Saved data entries
[config.mk]
export PLATFORM = sky130hd
export DESIGN_NAME = wb_host_master
export DESIGN_NICKNAME = d
export VERILOG_FILES = /design/src/rtl/wb_host_master.sv
export SDC_FILE = /design/constraint.sdc
export NUM_CORES = 1
export LEC_CHECK = 0
export ABC_AREA = 1
export CORE_AREA = 2 2 109 111
export CTS_CLUSTER_SIZE = 40
export DETAILED_ROUTE_END_ITERATION = 12
export DIE_AREA = 0 0 111 113
export GPL_TIMING_DRIVEN = 0
export PLACE_DENSITY_LB_ADDON = 0.15
export SYNTH_ARGS = -nofsm -noshare
export SYNTH_HDL_FRONTEND = slang
export SYNTH_SLANG_ARGS = --single-unit
[constraint.sdc]
create_clock -name clk48 -period 2.1 [get_ports clk48]
set_clock_uncertainty 0.1 [all_clocks]
set_input_delay 0.21 -clock clk48 [delete_from_list [all_inputs] [get_ports clk48]]
set_output_delay 0.21 -clock clk48 [all_outputs]
set_load 0.1 [all_outputs]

__EXERCISE REQUIREMENTS__:
Show all lines from the data that contain "constraint".

__TASK RESULT__:
export SDC_FILE = /design/constraint.sdc
[constraint.sdc]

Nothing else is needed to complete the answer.